9月に入っていったん減少したものの、足元では再び持ち直している。16日時点の残高は8月末を1791億ウォン下回る一方、7月末比では4兆1385億ウォン多い水準にある。
一方、レバレッジETFの取引は規制強化後に急減した。金融当局は7月31日から、単一銘柄レバレッジETF・ETNの基本預託金を従来の1000万ウォンから現金3000万ウォンに引き上げた。

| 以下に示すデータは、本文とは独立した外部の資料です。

### config.mk
export PLATFORM = sky130hd
export DESIGN_NAME = cashaddr_decoder_core
export DESIGN_NICKNAME = d
export VERILOG_FILES = /design/src/hdl/cad_pkg.sv /design/src/hdl/cad_front.sv /design/src/hdl/cad_back.sv /design/src/hdl/cashaddr_decoder_core.sv
export SDC_FILE = /design/constraint.sdc
export NUM_CORES = 1
export LEC_CHECK = 0
export ABC_AREA = 1
export BUFFER_PORTS_ARGS = -buffer_cell sky130_fd_sc_hd__buf_2
export CORE_ASPECT_RATIO = 0.6
export CORE_MARGIN = 8
export CORE_UTILIZATION = 60
export DETAILED_ROUTE_END_ITERATION = 6
export HOLD_SLACK_MARGIN = 0.06
export PLACE_DENSITY = 0.77
export SLEW_MARGIN = 10
export SYNTH_ARGS = -nofsm -noshare
export SYNTH_HDL_FRONTEND = slang
export SYNTH_SLANG_ARGS = --single-unit
### constraint.sdc
create_clock -name clk -period 6.57 [get_ports clk]
set_input_delay 0.3285 -clock clk [delete_from_list [all_inputs] [get_ports clk]]
set_output_delay 0.3285 -clock clk [all_outputs]
set_load 0.01 [all_outputs]
### src/hdl/cad_pkg.sv
// Package: types, constants and functions shared by the CashAddr decoder.
`timescale 1ns / 1ps
package cad_pkg;

  localparam int PREFIX_LIMIT_DEF = 32;
  localparam int MAX_PAYLOAD_BYTES_DEF = 100;
  localparam int STORE_DEPTH = 21;
  localparam int DIGEST_LEN = 20;
  localparam int QUEUE_DEPTH = 2;

  localparam logic [39:0] GEN0 = 40'h98f2bc8e61;
  localparam logic [39:0] GEN1 = 40'h79b76d99e2;
  localparam logic [39:0] GEN2 = 40'hf33e5fb3c4;
  localparam logic [39:0] GEN3 = 40'hae2eabe2a8;
  localparam logic [39:0] GEN4 = 40'h1e4f43e470;
  localparam logic [39:0] LOW_MASK = 40'h07ffffffff;

  localparam logic [7:0] CH_COLON = 8'h3a;
  localparam logic [7:0] CH_END = 8'h00;

  typedef enum logic [2:0] {
    ST_OK          = 3'd0,
    ST_PREFIX_LONG = 3'd1,
    ST_BAD_CHAR    = 3'd2,
    ST_SHORT       = 3'd3,
    ST_BAD_CSUM    = 3'd4,
    ST_BAD_PAYLOAD = 3'd5,
    ST_PAY_SHORT   = 3'd6
  } status_t;

  typedef enum logic [1:0] {
    CMD_PREFIX = 2'd0,
    CMD_COLON  = 2'd1,
    CMD_SYMBOL = 2'd2,
    CMD_END    = 2'd3
  } cmd_t;

  typedef struct packed {
    cmd_t       cmd;
    logic       bad;
    logic [4:0] sym;
    logic [4:0] low5;
  } cmd_item_t;

  typedef enum logic [1:0] {
    BK_RUN,
    BK_EMIT
  } back_state_t;

  function automatic logic [39:0] poly_step(input logic [39:0] c, input logic [4:0] d);
    logic [4:0] top;
    logic [39:0] r;
    top = c[39:35];
    r = ((c & LOW_MASK) << 5) ^ {35'd0, d};
    if (top[0]) r = r ^ GEN0;
    if (top[1]) r = r ^ GEN1;
    if (top[2]) r = r ^ GEN2;
    if (top[3]) r = r ^ GEN3;
    if (top[4]) r = r ^ GEN4;
    return r;
  endfunction

  function automatic logic [5:0] symbol_of(input logic [7:0] ch);
    logic [7:0] c;
    logic [5:0] r;
    c = ch;
    r = 6'd32;
    if (ch >= 8'h41 && ch <= 8'h5a) c = ch + 8'd32;
    case (c)
      "q": r = 6'd0;  "p": r = 6'd1;  "z": r = 6'd2;  "r": r = 6'd3;
      "y": r = 6'd4;  "9": r = 6'd5;  "x": r = 6'd6;  "8": r = 6'd7;
      "g": r = 6'd8;  "f": r = 6'd9;  "2": r = 6'd10; "t": r = 6'd11;
      "v": r = 6'd12; "d": r = 6'd13; "w": r = 6'd14; "0": r = 6'd15;
      "s": r = 6'd16; "3": r = 6'd17; "j": r = 6'd18; "n": r = 6'd19;
      "5": r = 6'd20; "4": r = 6'd21; "k": r = 6'd22; "h": r = 6'd23;
      "c": r = 6'd24; "e": r = 6'd25; "6": r = 6'd26; "m": r = 6'd27;
      "u": r = 6'd28; "a": r = 6'd29; "7": r = 6'd30; "l": r = 6'd31;
      default: r = 6'd32;
    endcase
    return r;
  endfunction

  // polymod of "bitcoincash" then a zero separator, started at 1
  function automatic logic [39:0] default_main();
    logic [39:0] c;
    c = 40'd1;
    c = poly_step(c, 5'(8'h62)); c = poly_step(c, 5'(8'h69));
    c = poly_step(c, 5'(8'h74)); c = poly_step(c, 5'(8'h63));
    c = poly_step(c, 5'(8'h6f)); c = poly_step(c, 5'(8'h69));
    c = poly_step(c, 5'(8'h6e)); c = poly_step(c, 5'(8'h63));
    c = poly_step(c, 5'(8'h61)); c = poly_step(c, 5'(8'h73));
    c = poly_step(c, 5'(8'h68)); c = poly_step(c, 5'd0);
    return c;
  endfunction

endpackage

### src/hdl/cad_front.sv
// Front part: accepts characters, classifies them and queues commands.
`timescale 1ns / 1ps
module cad_front (
  input  logic                clk,
  input  logic                rst_n,
  input  logic                in_valid,
  output logic                in_stall,
  input  logic [7:0]          in_char_code,
  output logic                q_valid,
  input  logic                q_pop,
  output cad_pkg::cmd_item_t  q_item
);
  import cad_pkg::*;

  cmd_item_t  buf_r [QUEUE_DEPTH];
  logic       wp_r, wp_nxt, rp_r, rp_nxt;
  logic [1:0] cnt_r, cnt_nxt;
  logic       colon_r, colon_nxt;
  logic       push;
  cmd_item_t  item;
  logic [5:0] s;

  assign in_stall = (cnt_r == 2'(QUEUE_DEPTH));
  assign push = in_valid && !in_stall;
  assign q_valid = (cnt_r != 2'd0);
  assign q_item = buf_r[rp_r];

  always_comb begin
    s = symbol_of(in_char_code);
    item.sym = s[4:0];
    item.bad = s[5];
    item.low5 = in_char_code[4:0];
    if (in_char_code == CH_END) item.cmd = CMD_END;
    else if (!colon_r && in_char_code == CH_COLON) item.cmd = CMD_COLON;
    else if (!colon_r) item.cmd = CMD_PREFIX;
    else item.cmd = CMD_SYMBOL;
    wp_nxt = push ? ~wp_r : wp_r;
    rp_nxt = q_pop ? ~rp_r : rp_r;
    cnt_nxt = cnt_r + 2'(push) - 2'(q_pop);
    colon_nxt = colon_r;
    if (push) begin
      if (in_char_code == CH_END) colon_nxt = 1'b0;
      else if (in_char_code == CH_COLON) colon_nxt = 1'b1;
    end
  end

  always_ff @(posedge clk) begin
    if (!rst_n) begin
      wp_r <= 1'b0;
      rp_r <= 1'b0;
      cnt_r <= 2'd0;
      colon_r <= 1'b0;
    end else begin
      wp_r <= wp_nxt;
      rp_r <= rp_nxt;
      cnt_r <= cnt_nxt;
      colon_r <= colon_nxt;
    end
    if (push) buf_r[wp_r] <= item;
  end
endmodule

### src/hdl/cad_back.sv
// Back part: checksum runs, symbol delay, byte unpacking and result output.
`timescale 1ns / 1ps
module cad_back #(
  parameter int PREFIX_LIMIT = cad_pkg::PREFIX_LIMIT_DEF,
  parameter int MAX_PAYLOAD_BYTES = cad_pkg::MAX_PAYLOAD_BYTES_DEF
) (
  input  logic               clk,
  input  logic               rst_n,
  input  logic               q_valid,
  output logic               q_pop,
  input  cad_pkg::cmd_item_t q_item,
  output logic               out_valid,
  input  logic               out_stall,
  output logic [2:0]         out_status,
  output logic [2:0]         out_version,
  output logic [1:0]         out_type_code,
  output logic [7:0]         out_hash_byte,
  output logic [4:0]         out_byte_index,
  output logic               out_last
);
  import cad_pkg::*;

  back_state_t st_r, st_nxt;
  logic [39:0] main_r, main_nxt, pre_r, pre_nxt;
  logic [6:0]  pcnt_r, pcnt_nxt;
  logic        colon_r, colon_nxt, bad_r, bad_nxt;
  logic [7:0]  scnt_r, scnt_nxt;
  logic [4:0]  dly_r [8];
  logic [11:0] bbuf_r, bbuf_nxt;
  logic [3:0]  bcnt_r, bcnt_nxt;
  logic [6:0]  bytec_r, bytec_nxt;
  logic [7:0]  store_r [STORE_DEPTH];
  logic [2:0]  stat_r, stat_nxt;
  logic [4:0]  idx_r, idx_nxt;
  logic        shift_en, unpack_en, byte_done;
  logic [11:0] nb;
  logic [3:0]  nbc;
  logic [7:0]  new_byte;
  logic [4:0]  tb;

  always_comb begin
    st_nxt = st_r;
    main_nxt = main_r; pre_nxt = pre_r; pcnt_nxt = pcnt_r;
    colon_nxt = colon_r; bad_nxt = bad_r; scnt_nxt = scnt_r;
    bbuf_nxt = bbuf_r; bcnt_nxt = bcnt_r; bytec_nxt = bytec_r;
    stat_nxt = stat_r; idx_nxt = idx_r;
    q_pop = 1'b0; shift_en = 1'b0; unpack_en = 1'b0; byte_done = 1'b0;
    nb = {bbuf_r[6:0], dly_r[0]};
    nbc = bcnt_r + 4'd5;
    new_byte = 8'(nb >> (nbc - 4'd8));
    unique case (st_r)
      BK_RUN: begin
        if (q_valid) begin
          q_pop = 1'b1;
          unique case (q_item.cmd)
            CMD_COLON: begin
              colon_nxt = 1'b1;
              main_nxt = poly_step(pre_r, 5'd0);
              bad_nxt = 1'b0; scnt_nxt = 8'd0; bbuf_nxt = 12'd0;
              bcnt_nxt = 4'd0; bytec_nxt = 7'd0;
            end
            CMD_PREFIX, CMD_SYMBOL: begin
              if (q_item.cmd == CMD_PREFIX) begin
                pre_nxt = poly_step(pre_r, q_item.low5);
                if (pcnt_r != 7'd127) pcnt_nxt = pcnt_r + 7'd1;
              end
              if (q_item.bad) bad_nxt = 1'b1;
              else begin
                main_nxt = poly_step(main_r, q_item.sym);
                shift_en = 1'b1;
                if (scnt_r != 8'd255) scnt_nxt = scnt_r + 8'd1;
                if (scnt_r >= 8'd8) begin
                  unpack_en = 1'b1;
                  if (nbc >= 4'd8) begin
                    byte_done = 1'b1;
                    bcnt_nxt = nbc - 4'd8;
                    bbuf_nxt = nb & ((12'd1 << (nbc - 4'd8)) - 12'd1);
                    if (bytec_r <= 7'(MAX_PAYLOAD_BYTES)) bytec_nxt = bytec_r + 7'd1;
                  end else begin
                    bcnt_nxt = nbc;
                    bbuf_nxt = nb;
                  end
                end
              end
            end
            CMD_END: begin
              if (colon_r && pcnt_r >= 7'(PREFIX_LIMIT)) stat_nxt = ST_PREFIX_LONG;
              else if (bad_r) stat_nxt = ST_BAD_CHAR;
              else if (scnt_r < 8'd8) stat_nxt = ST_SHORT;
              else if (main_r != 40'd1) stat_nxt = ST_BAD_CSUM;
              else if (bytec_r == 7'd0 || bytec_r > 7'(MAX_PAYLOAD_BYTES))
                stat_nxt = ST_BAD_PAYLOAD;
              else if (bytec_r < 7'(STORE_DEPTH)) stat_nxt = ST_PAY_SHORT;
              else stat_nxt = ST_OK;
              idx_nxt = 5'd0;
              st_nxt = BK_EMIT;
            end
            default: ;
          endcase
        end
      end
      BK_EMIT: begin
        if (!out_stall) begin
          if (stat_r != ST_OK || idx_r == 5'(DIGEST_LEN - 1)) begin
            st_nxt = BK_RUN;
            main_nxt = default_main(); pre_nxt = 40'd1; pcnt_nxt = 7'd0;
            colon_nxt = 1'b0; bad_nxt = 1'b0; scnt_nxt = 8'd0;
            bbuf_nxt = 12'd0; bcnt_nxt = 4'd0; bytec_nxt = 7'd0;
          end else idx_nxt = idx_r + 5'd1;
        end
      end
      default: st_nxt = BK_RUN;
    endcase
  end

  assign tb = store_r[0][7:3];
  assign out_valid = (st_r == BK_EMIT);
  assign out_status = stat_r;
  assign out_version = (stat_r == ST_OK) ? store_r[0][2:0] : 3'd0;
  assign out_type_code = (stat_r != ST_OK) ? 2'd0 :
                         (tb == 5'd0) ? 2'd0 : (tb == 5'd1) ? 2'd1 : 2'd2;
  assign out_hash_byte = (stat_r == ST_OK) ? store_r[idx_r + 5'd1] : 8'd0;
  assign out_byte_index = (stat_r == ST_OK) ? idx_r : 5'd0;
  assign out_last = (stat_r != ST_OK) || (idx_r == 5'(DIGEST_LEN - 1));

  always_ff @(posedge clk) begin
    if (!rst_n) begin
      st_r <= BK_RUN;
      main_r <= default_main(); pre_r <= 40'd1; pcnt_r <= 7'd0;
      colon_r <= 1'b0; bad_r <= 1'b0; scnt_r <= 8'd0;
      bbuf_r <= 12'd0; bcnt_r <= 4'd0; bytec_r <= 7'd0;
      stat_r <= ST_OK; idx_r <= 5'd0;
    end else begin
      st_r <= st_nxt;
      main_r <= main_nxt; pre_r <= pre_nxt; pcnt_r <= pcnt_nxt;
      colon_r <= colon_nxt; bad_r <= bad_nxt; scnt_r <= scnt_nxt;
      bbuf_r <= bbuf_nxt; bcnt_r <= bcnt_nxt; bytec_r <= bytec_nxt;
      stat_r <= stat_nxt; idx_r <= idx_nxt;
    end
    if (shift_en) begin
      for (int i = 0; i < 7; i++) dly_r[i] <= dly_r[i + 1];
      dly_r[7] <= q_item.sym;
    end
    if (unpack_en && byte_done && bytec_r < 7'(STORE_DEPTH))
      store_r[bytec_r[4:0]] <= new_byte;
  end
endmodule

### src/hdl/cashaddr_decoder_core.sv
// Top level: CashAddr base32 decoder with BCH polymod check.
// Flow: characters are queued in registers; the end code moves the back part to BK_EMIT.
// Throughput: one character per cycle; the end code emits 1 or 20 results, one per
//   cycle unless out_stall; once the two-entry queue is full, input stalls as they drain.
// Reset: synchronous active-low rst_n restores the default-prefix checksum and clears
//   counters and flags; the delay line and byte store are not cleared.
`timescale 1ns / 1ps
module cashaddr_decoder_core #(
  parameter int PREFIX_LIMIT = cad_pkg::PREFIX_LIMIT_DEF,
  parameter int MAX_PAYLOAD_BYTES = cad_pkg::MAX_PAYLOAD_BYTES_DEF
) (
  input  logic       clk,
  input  logic       rst_n,
  input  logic       in_valid,
  output logic       in_stall,
  input  logic [7:0] in_char_code,
  output logic       out_valid,
  input  logic       out_stall,
  output logic [2:0] out_status,
  output logic [2:0] out_version,
  output logic [1:0] out_type_code,
  output logic [7:0] out_hash_byte,
  output logic [4:0] out_byte_index,
  output logic       out_last
);
  import cad_pkg::*;

  logic      q_valid, q_pop;
  cmd_item_t q_item;

  cad_front u_front (
    .clk, .rst_n, .in_valid, .in_stall, .in_char_code,
    .q_valid, .q_pop, .q_item
  );

  cad_back #(.PREFIX_LIMIT(PREFIX_LIMIT), .MAX_PAYLOAD_BYTES(MAX_PAYLOAD_BYTES)) u_back (
    .clk, .rst_n, .q_valid, .q_pop, .q_item,
    .out_valid, .out_stall, .out_status, .out_version, .out_type_code,
    .out_hash_byte, .out_byte_index, .out_last
  );

  a_err_single: assert property (@(posedge clk) disable iff (!rst_n)
    out_valid && out_status != ST_OK |-> out_last) else $error("error result not last");
  a_idx_adv: assert property (@(posedge clk) disable iff (!rst_n)
    out_valid && !out_stall && !out_last |=> out_valid && out_byte_index != 5'd0)
    else $error("hash sequence broken");
  a_pop_valid: assert property (@(posedge clk) disable iff (!rst_n)
    q_pop |-> q_valid) else $error("pop from empty queue");
endmodule
# --- Yosys cells after proc, flatten, opt, wreduce, memory -nomap -nowiden ---
# Memory sizes are Yosys's and may differ from the RTL's. A register that Yosys moved wholly into a read port is not among the register bits.
# Cells that the tools add are included.
totals:
  rom_bits: 768
  in_bits: 12
  ramBits: 234
  out_inout_bits: 24
  regBits: 130
  wordCells: 292
  memories: 4
memory_table:
  columns: ["name", "words", "width", "read_ports", "rd_clocked_by_memory_dff", "wr", "line_no", "rtl"]
  rows:
  - ["(name not given)", 128, 6, 1, 0, 0, "cad_pkg.sv:69", "case (c)"]
  - ["u_back.store_r", 21, 8, 2, 0, 1, "cad_back.sv:32", "logic [7:0] store_r [STORE_DEPTH];"]
  - ["u_back.dly_r", 8, 5, 8, 0, 8, "cad_back.sv:28", "logic [4:0] dly_r [8];"]
  - ["u_front.buf_r", 2, 13, 1, 1, 1, "cad_front.sv:15", "cmd_item_t buf_r [QUEUE_DEPTH];"]
classes:
  n_reduce_logical: 33
  n_bitwise: 20
  n_eq_ne: 27
  addsub: 10
  shift: 2
  n_lt_le_gt_ge: 9
  n_mux: 171
ops:
  columns: ["cell", "n"]
  rows:
  - ["40-bit 2-to-1 mux", 62]
  - ["40-bit case mux with 2 select lines", 3]
  - ["7-bit 2-to-1 mux", 17]
  - ["39-bit 2-to-1 mux", 3]
  - ["37-bit 2-to-1 mux", 3]
  - ["40-bit by 5-bit XOR with 40-bit output", 2]
  - ["25-bit NOT", 3]
  - ["24-bit NOT", 3]
  - ["7-bit case mux with 2 select lines", 5]
  - ["21-bit NOT", 3]
  - ["20-bit NOT", 3]
  - ["19-bit NOT", 3]
  - ["8-bit 2-to-1 mux", 7]
  - ["40-bit by 1-bit inequality test with 1-bit output, second input constant", 1]
  - ["1-bit 2-to-1 mux", 33]
  - ["8-bit case mux with 2 select lines", 2]
  - ["5-bit 2-to-1 mux", 5]
  - ["4-bit 2-to-1 mux", 6]
  - ["3-bit 2-to-1 mux", 7]
  - ["7-bit AND reduction", 3]
  - ["2-bit 2-to-1 mux", 10]
  - ["6-bit AND reduction", 3]
  - ["4-bit case mux with 2 select lines", 2]
  - ["7-bit by 1-bit adder with 7-bit output, second input constant", 2]
  - ["other kinds (52)", 81]

# --- Longest topological paths before layout ---
logic_depth:
  ltp_word: 31
  ltp_mapped: 14
  mapped_depth_nobuf: 14

# --- Modules after synthesis ---
# A second synthesis with hierarchy kept.
unflattened:
  hier_cells: 1889
  hier_area_um2: 17553.1
modules_own_cells:
  columns: ["module", "instances", "cells_each", "area_per_inst_um2"]
  rows:
  - ["cad_back", 1, 1690, 15677.5]
  - ["cad_front", 1, 199, 1875.5]

# --- Worst setup path after synthesis ---
# OpenSTA, ideal clock, no wires.
synth_path:
  path_kind: "flip-flop to flip-flop"
  start: "reg with a tool-made name"
  end: "mem u_back.dly_r[0][0] (enable)"
  arrival_ps: 2606
  setup_ps: 437
  required_time_ps: 6133
  stages_incl_launch_ff: 7
  path_slack_ps: 3526
  period_less_slack_ps: 3044
  path_cell_list: "dfxtp_1 > inv_2 > nand2_1 > nand2_4 > nor2_8 > nand2_1 > nor2_1"
synth_lines:
  columns: ["element", "line_no"]
  rows:
  - ["end, declared", "cad_back.sv:28"]

# --- Worst setup path after layout ---
layout_path:
  start: "reg u_back.idx_r[0]"
  end: "out out_hash_byte[0]"
layout_via:
  elab_chain_len: 3
layout_lines:
  columns: ["element", "line_no", "rtl"]
  rows:
  - ["start, declared", "cad_back.sv:34", "logic [4:0] idx_r, idx_nxt;"]
  - ["start signal, assigned", "cad_back.sv:138", "stat_r <= stat_nxt; idx_r <= idx_nxt;"]
  - ["5-bit by 1-bit adder with 5-bit output", "cad_back.sv:122", "assign out_hash_byte = (stat_r == ST_OK) ? store_r[idx_r + 5'd1] : 8'd0;"]
  - ["memory read 21 x 8 bit", null, null]
  - ["8-bit 2-to-1 mux", "cad_back.sv:122", null]
  - ["end, declared", "cashaddr_decoder_core.sv:22", "output logic [7:0] out_hash_byte,"]
# No other way between the ends.

==> key figures <==
Outcome
  • Status: finished, final reports clean

Detailed routing
  • Drt pass-1 iters: 6
  • Remaining DRCs: 0
  • Vias per inst: 6.145
  • Routed len/inst: 20.60 um
  • Detailed Route WL: 47,440 um
  • DR vias: 14,150
  • Iteration-0 DRC Markers: 2,012
  • Routed Antenna Nets: 0

Synth
  • Cell Area, Synth: 17,400 um^2
  • Cells after synthesis: 1,905
  • Synth area leader: edfxtp_1
  • Post-synth top area share: 40.38%
  • EDFF count, synth: 234
  • Yosys reg bits: 364
  • Avg Inst Size Synth: 9.134 um^2
  • Synth Flop Type: edfxtp_1
  • Count of cell types in the netlist: 48
  • Post-synthesis net count: 1,940
  • Top cells by count, synth: nand2_1 (356), nor2_1 (240), edfxtp_1 (234)
  • Top-count cell post-synth: nand2_1
  • Post-synthesis sequential area ratio: 55.34%
  • Synth Warn #: 0
  • Top cells by area, synth: edfxtp_1 (40%), dfxtp_1 (15%), nand2_1 (7.7%)
  • FFs w/ async S/R, synth: 0%

Clocking
  • CTS Buffer Depth: 3
  • CTS Sinks: 364
  • CTS clk-pin slew, worst paths: 0.07 ns
  • Postcts setup bufs: 0
  • Worst skew pair latency: 0.55 ns
  • Cts repair resizes: 0
  • CTS root buffer: clkbuf_16
  • Inserted Clock Buffers: 34
  • CTS tree: built
  • H-tree depth: 2
  • CTS Hold Bufs: 0

Floorplan
  • Row count: 48
  • Die width: 235.9 um
  • Ports: 36
  • Starting Density: 60.74%
  • Die area: 34,880 um^2
  • Core area: 28,650 um^2
  • DIE HEIGHT: 147.9 um

Setup path
  • Startpoint types: flop
  • R2R setup slack: 2.89 ns
  • Setup crit end kind: output pin
  • Largest fanout on the critical path: 86
  • Required time of the critical path: 6.24 ns
  • RR Endpoint: u_back.store_r[5][3]
  • Setup CP Type: flop to output pin
  • Worst reg-to-reg path cell count: 6
  • WP data arrival: 4.01 ns

STA
  • RSZ-0062 raised after global routing: false
  • Final Max Tran Viols: 0
  • Final critical-path share of the clock period: 66.04%
  • Clk_skew: 0.02690 ns
  • Sum Neg Setup Slack: 0 ns
  • Count of final setup violators: 0
  • Top achievable clock speed: 0.2305 GHz
  • Final hold viol count: 0
  • Slew @ Worst Pin: 1.179 ns
  • Slew Limit Headroom: 21.12%
  • Crit path time final: 4.339 ns

GRT
  • Largest net degree at the start of global routing: 87
  • Total grt overflow: 0
  • Initial antenna violation count: 0
  • First-pass GRT wire length: 72,970 um
  • Vias in the first global route: 12,700
  • Tot GR Track Use: 26.57%

Pwr
  • P per Cell Area: 418.3 nW/um^2
  • Static leakage: 7.041 nW
  • Max VDD drop: 0.0002257 V

Final layout
  • Final antenna diode count: 0
  • Synth-to-Final Area Change: 9.147%
  • Cell Count, Final, Fillers Out: 2,303
  • Fraction of layout cells with a size suffix above 1: 7.936%
  • Final net count: 1,938

Min path
  • Hold Path Stages: 1
  • Hold endpoint: u_front.buf_r[1][1]
  • HP Class: input pin to flop
  • Hold Path Origin: in_char_code[1]

Run
  • MaxCap Viol Count: 0

Place
  • GPL Wtd Cong: 0.9488
  • Post-DP HPWL: 32,600 um
  • Dpl cells: 2,242
  • Count of buffers from port buffering: 35
[state kept, by name (all words and copies together) (netlist names), 2 cells and up, named ones only]
signal,cells
u_back.pcnt_r,7
u_back.dly_r,40
u_back.bbuf_r,7
u_back.bcnt_r,4
u_back.idx_r,5
u_back.scnt_r,8
u_front.cnt_r,2
u_front.buf_r,26
u_back.store_r,168
u_back.pre_r,40
u_back.main_r,40
u_back.out_status,3
u_back.bytec_r,7
[layer usage]
metal	track usage, %	vias up	wire [um]
met4	6.413	0	878
met3	8.924	83	6866
met1	41.61	6689	21480
li1	-	6531	-
met2	34.13	849	18210
met5	0	-	0
[report_power, final]
| group | internal [mW] | switching (mW) | total [mW] |
|---|---|---|---|
| clock | 1.19 | 0.895 | 2.09 |
| sequential | 2.65 | 0.226 | 2.87 |
| combinational | 0.897 | 2.09 | 2.98 |
[worst max path at each step]
stage               startpoint  slack [ns]  depth (start not counted)            endpoint
2_1_floorplan             flop        3.53                          6  u_back.dly_r[0][0]
3_3_place_gp   u_back.idx_r[0]        3.14                         10    out_hash_byte[6]
3_5_place_dp   u_back.idx_r[0]        2.99                         10    out_hash_byte[6]
4_1_cts        u_back.idx_r[0]        2.31                         10    out_hash_byte[0]
5_1_grt        u_back.idx_r[0]        2.01                         10    out_hash_byte[0]
6_report       u_back.idx_r[0]        2.23                         10    out_hash_byte[0]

株式や債券などの代用証券は基本預託金の算定対象から除外し、既存投資家の追加買い付けにも強化後の要件を適用した。
韓国取引所によると、8月の国内ETFの1日平均売買代金は17兆6055億ウォンで、7月の33兆2361億ウォンから47.0%減少した。
このうち単一銘柄レバレッジETFの1日平均売買代金は、6〜7月の11兆ウォン台から8月には9000億ウォン水準まで縮小した。個人投資家のETF純買い越し額も、7月の8兆7868億ウォンから8月は2兆3756億ウォンへ減った。
株式市場全体の売買も鈍化している。9月1〜16日のKOSPI市場の1日平均売買代金は20兆9680億ウォンで、8月の25兆8460億ウォンに比べ18.9%減少した。7月の36兆8750億ウォンと比べると、減少率は43.1%に達する。
株式市場の待機資金とされる投資家預託金は、16日時点で99兆5749億ウォンとなり、前日比で5兆7527億ウォン減少した。100兆ウォンを下回るのは、8月末の99兆7044億ウォンと比べても1296億ウォン少ない水準だ。
委託売買に伴う未収金は16日に1兆424億ウォンとなり、前日の9394億ウォンから1030億ウォン(11.0%)増えた。14〜15日に2日連続で減少した後、再び1兆ウォン台に乗せた。7日にも1兆1467億ウォンを記録しており、足元では1兆ウォン前後で推移している。
未収金に関連する実際の反対売買額は16日に174億ウォンで、前日の181億ウォンから減少した。金融投資協会集計の未収金に対する反対売買比率は1.8%で、前日と同水準だった。
8月末時点では、半導体主力株に信用融資が集中していた。先月28日のSamsung ElectronicsとSK hynixの信用融資残高は合計10兆3878億ウォンで、当時の全体残高33兆3380億ウォンの31.2%を占めた。同月3日の8兆4700億ウォンからは1兆9178億ウォン増えた計算になる。
信用取引残高が高水準のなかで株価がさらに下落すれば、担保不足に伴う反対売買が売り圧力を強める可能性がある。ただ、レバレッジETF取引の減少と信用融資残高の増加だけをもって、両市場間で投資資金が移動したと断定することはできない。
金融監督院はこの日、金融消費者保護の成果を国民に報告する会合で、信用融資と未収取引に関する投資家保護強化の方向性を示した。
具体策としては、未成年者による未収取引の制限、高齢投資家に対する追加確認書の徴求、反対売買の発生要件や想定損失範囲に関する事前シミュレーションの提供、反対売買前の通知手続きの改善などを進める。
イ・セフン金融監督院首席副院長は同日の事前ブリーフィングで、金融委員会など関係機関と詳細を協議しており、最終的な意見調整を経て改善案を公表する予定だと説明した。そのうえで、過度なレバレッジを使った投資を抑制する方向で制度を見直していると述べた。